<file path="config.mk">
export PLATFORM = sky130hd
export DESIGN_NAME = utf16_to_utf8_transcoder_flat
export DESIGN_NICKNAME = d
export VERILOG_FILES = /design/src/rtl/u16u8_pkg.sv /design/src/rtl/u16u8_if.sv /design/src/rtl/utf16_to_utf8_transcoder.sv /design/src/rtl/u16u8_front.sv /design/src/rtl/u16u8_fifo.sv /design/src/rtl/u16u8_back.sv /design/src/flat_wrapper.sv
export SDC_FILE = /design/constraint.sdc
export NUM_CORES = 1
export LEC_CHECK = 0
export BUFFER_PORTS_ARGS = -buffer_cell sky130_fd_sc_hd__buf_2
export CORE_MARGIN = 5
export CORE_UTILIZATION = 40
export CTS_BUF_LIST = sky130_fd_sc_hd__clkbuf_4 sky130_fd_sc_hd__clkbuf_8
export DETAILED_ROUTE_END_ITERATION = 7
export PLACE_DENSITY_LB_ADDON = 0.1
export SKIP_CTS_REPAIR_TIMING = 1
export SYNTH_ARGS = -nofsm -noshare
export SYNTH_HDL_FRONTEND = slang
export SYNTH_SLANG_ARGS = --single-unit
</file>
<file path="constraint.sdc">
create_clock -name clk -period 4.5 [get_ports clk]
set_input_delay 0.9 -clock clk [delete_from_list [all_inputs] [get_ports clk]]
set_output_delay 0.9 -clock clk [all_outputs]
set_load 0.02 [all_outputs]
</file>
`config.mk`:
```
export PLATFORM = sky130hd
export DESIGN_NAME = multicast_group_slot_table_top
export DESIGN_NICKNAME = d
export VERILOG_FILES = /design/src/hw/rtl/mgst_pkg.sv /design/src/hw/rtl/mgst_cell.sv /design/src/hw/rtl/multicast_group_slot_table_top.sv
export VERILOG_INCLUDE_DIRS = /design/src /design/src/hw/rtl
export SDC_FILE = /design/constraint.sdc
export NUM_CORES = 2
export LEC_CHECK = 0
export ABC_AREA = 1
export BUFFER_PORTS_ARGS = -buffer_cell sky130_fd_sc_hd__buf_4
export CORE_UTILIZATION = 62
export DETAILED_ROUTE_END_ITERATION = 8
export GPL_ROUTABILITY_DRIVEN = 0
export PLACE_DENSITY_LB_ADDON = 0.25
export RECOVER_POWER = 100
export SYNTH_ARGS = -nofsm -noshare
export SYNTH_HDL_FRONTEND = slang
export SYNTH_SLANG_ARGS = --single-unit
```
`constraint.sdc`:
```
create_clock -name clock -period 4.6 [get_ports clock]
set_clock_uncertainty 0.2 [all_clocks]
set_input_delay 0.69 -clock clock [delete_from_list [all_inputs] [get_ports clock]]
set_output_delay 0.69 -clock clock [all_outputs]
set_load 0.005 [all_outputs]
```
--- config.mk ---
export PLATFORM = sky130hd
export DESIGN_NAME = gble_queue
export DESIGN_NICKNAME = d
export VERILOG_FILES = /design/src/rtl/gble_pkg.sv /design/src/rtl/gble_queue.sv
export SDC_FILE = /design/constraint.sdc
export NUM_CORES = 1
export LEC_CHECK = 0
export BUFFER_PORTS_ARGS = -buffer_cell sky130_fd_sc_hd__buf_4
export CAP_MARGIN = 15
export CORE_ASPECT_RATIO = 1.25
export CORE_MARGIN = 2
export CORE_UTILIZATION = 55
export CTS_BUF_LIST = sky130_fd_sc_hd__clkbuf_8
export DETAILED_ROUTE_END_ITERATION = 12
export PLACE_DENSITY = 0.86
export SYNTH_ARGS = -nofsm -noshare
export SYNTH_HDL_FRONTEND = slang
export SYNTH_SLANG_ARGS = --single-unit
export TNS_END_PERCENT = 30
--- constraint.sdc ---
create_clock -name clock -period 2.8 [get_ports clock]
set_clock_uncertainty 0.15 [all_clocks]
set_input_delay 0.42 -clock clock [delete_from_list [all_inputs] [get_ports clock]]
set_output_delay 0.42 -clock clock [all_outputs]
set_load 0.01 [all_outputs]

=======

* [What needs to be done] Word for word, write out every entry shown above.

* [Your response]
<file path="config.mk">
export PLATFORM = sky130hd
export DESIGN_NAME = utf16_to_utf8_transcoder_flat
export DESIGN_NICKNAME = d
export VERILOG_FILES = /design/src/rtl/u16u8_pkg.sv /design/src/rtl/u16u8_if.sv /design/src/rtl/utf16_to_utf8_transcoder.sv /design/src/rtl/u16u8_front.sv /design/src/rtl/u16u8_fifo.sv /design/src/rtl/u16u8_back.sv /design/src/flat_wrapper.sv
export SDC_FILE = /design/constraint.sdc
export NUM_CORES = 1
export LEC_CHECK = 0
export BUFFER_PORTS_ARGS = -buffer_cell sky130_fd_sc_hd__buf_2
export CORE_MARGIN = 5
export CORE_UTILIZATION = 40
export CTS_BUF_LIST = sky130_fd_sc_hd__clkbuf_4 sky130_fd_sc_hd__clkbuf_8
export DETAILED_ROUTE_END_ITERATION = 7
export PLACE_DENSITY_LB_ADDON = 0.1
export SKIP_CTS_REPAIR_TIMING = 1
export SYNTH_ARGS = -nofsm -noshare
export SYNTH_HDL_FRONTEND = slang
export SYNTH_SLANG_ARGS = --single-unit
</file>
<file path="constraint.sdc">
create_clock -name clk -period 4.5 [get_ports clk]
set_input_delay 0.9 -clock clk [delete_from_list [all_inputs] [get_ports clk]]
set_output_delay 0.9 -clock clk [all_outputs]
set_load 0.02 [all_outputs]
</file>
`config.mk`:
```
export PLATFORM = sky130hd
export DESIGN_NAME = multicast_group_slot_table_top
export DESIGN_NICKNAME = d
export VERILOG_FILES = /design/src/hw/rtl/mgst_pkg.sv /design/src/hw/rtl/mgst_cell.sv /design/src/hw/rtl/multicast_group_slot_table_top.sv
export VERILOG_INCLUDE_DIRS = /design/src /design/src/hw/rtl
export SDC_FILE = /design/constraint.sdc
export NUM_CORES = 2
export LEC_CHECK = 0
export ABC_AREA = 1
export BUFFER_PORTS_ARGS = -buffer_cell sky130_fd_sc_hd__buf_4
export CORE_UTILIZATION = 62
export DETAILED_ROUTE_END_ITERATION = 8
export GPL_ROUTABILITY_DRIVEN = 0
export PLACE_DENSITY_LB_ADDON = 0.25
export RECOVER_POWER = 100
export SYNTH_ARGS = -nofsm -noshare
export SYNTH_HDL_FRONTEND = slang
export SYNTH_SLANG_ARGS = --single-unit
```
`constraint.sdc`:
```
create_clock -name clock -period 4.6 [get_ports clock]
set_clock_uncertainty 0.2 [all_clocks]
set_input_delay 0.69 -clock clock [delete_from_list [all_inputs] [get_ports clock]]
set_output_delay 0.69 -clock clock [all_outputs]
set_load 0.005 [all_outputs]
```
--- config.mk ---
export PLATFORM = sky130hd
export DESIGN_NAME = gble_queue
export DESIGN_NICKNAME = d
export VERILOG_FILES = /design/src/rtl/gble_pkg.sv /design/src/rtl/gble_queue.sv
export SDC_FILE = /design/constraint.sdc
export NUM_CORES = 1
export LEC_CHECK = 0
export BUFFER_PORTS_ARGS = -buffer_cell sky130_fd_sc_hd__buf_4
export CAP_MARGIN = 15
export CORE_ASPECT_RATIO = 1.25
export CORE_MARGIN = 2
export CORE_UTILIZATION = 55
export CTS_BUF_LIST = sky130_fd_sc_hd__clkbuf_8
export DETAILED_ROUTE_END_ITERATION = 12
export PLACE_DENSITY = 0.86
export SYNTH_ARGS = -nofsm -noshare
export SYNTH_HDL_FRONTEND = slang
export SYNTH_SLANG_ARGS = --single-unit
export TNS_END_PERCENT = 30
--- constraint.sdc ---
create_clock -name clock -period 2.8 [get_ports clock]
set_clock_uncertainty 0.15 [all_clocks]
set_input_delay 0.42 -clock clock [delete_from_list [all_inputs] [get_ports clock]]
set_output_delay 0.42 -clock clock [all_outputs]
set_load 0.01 [all_outputs]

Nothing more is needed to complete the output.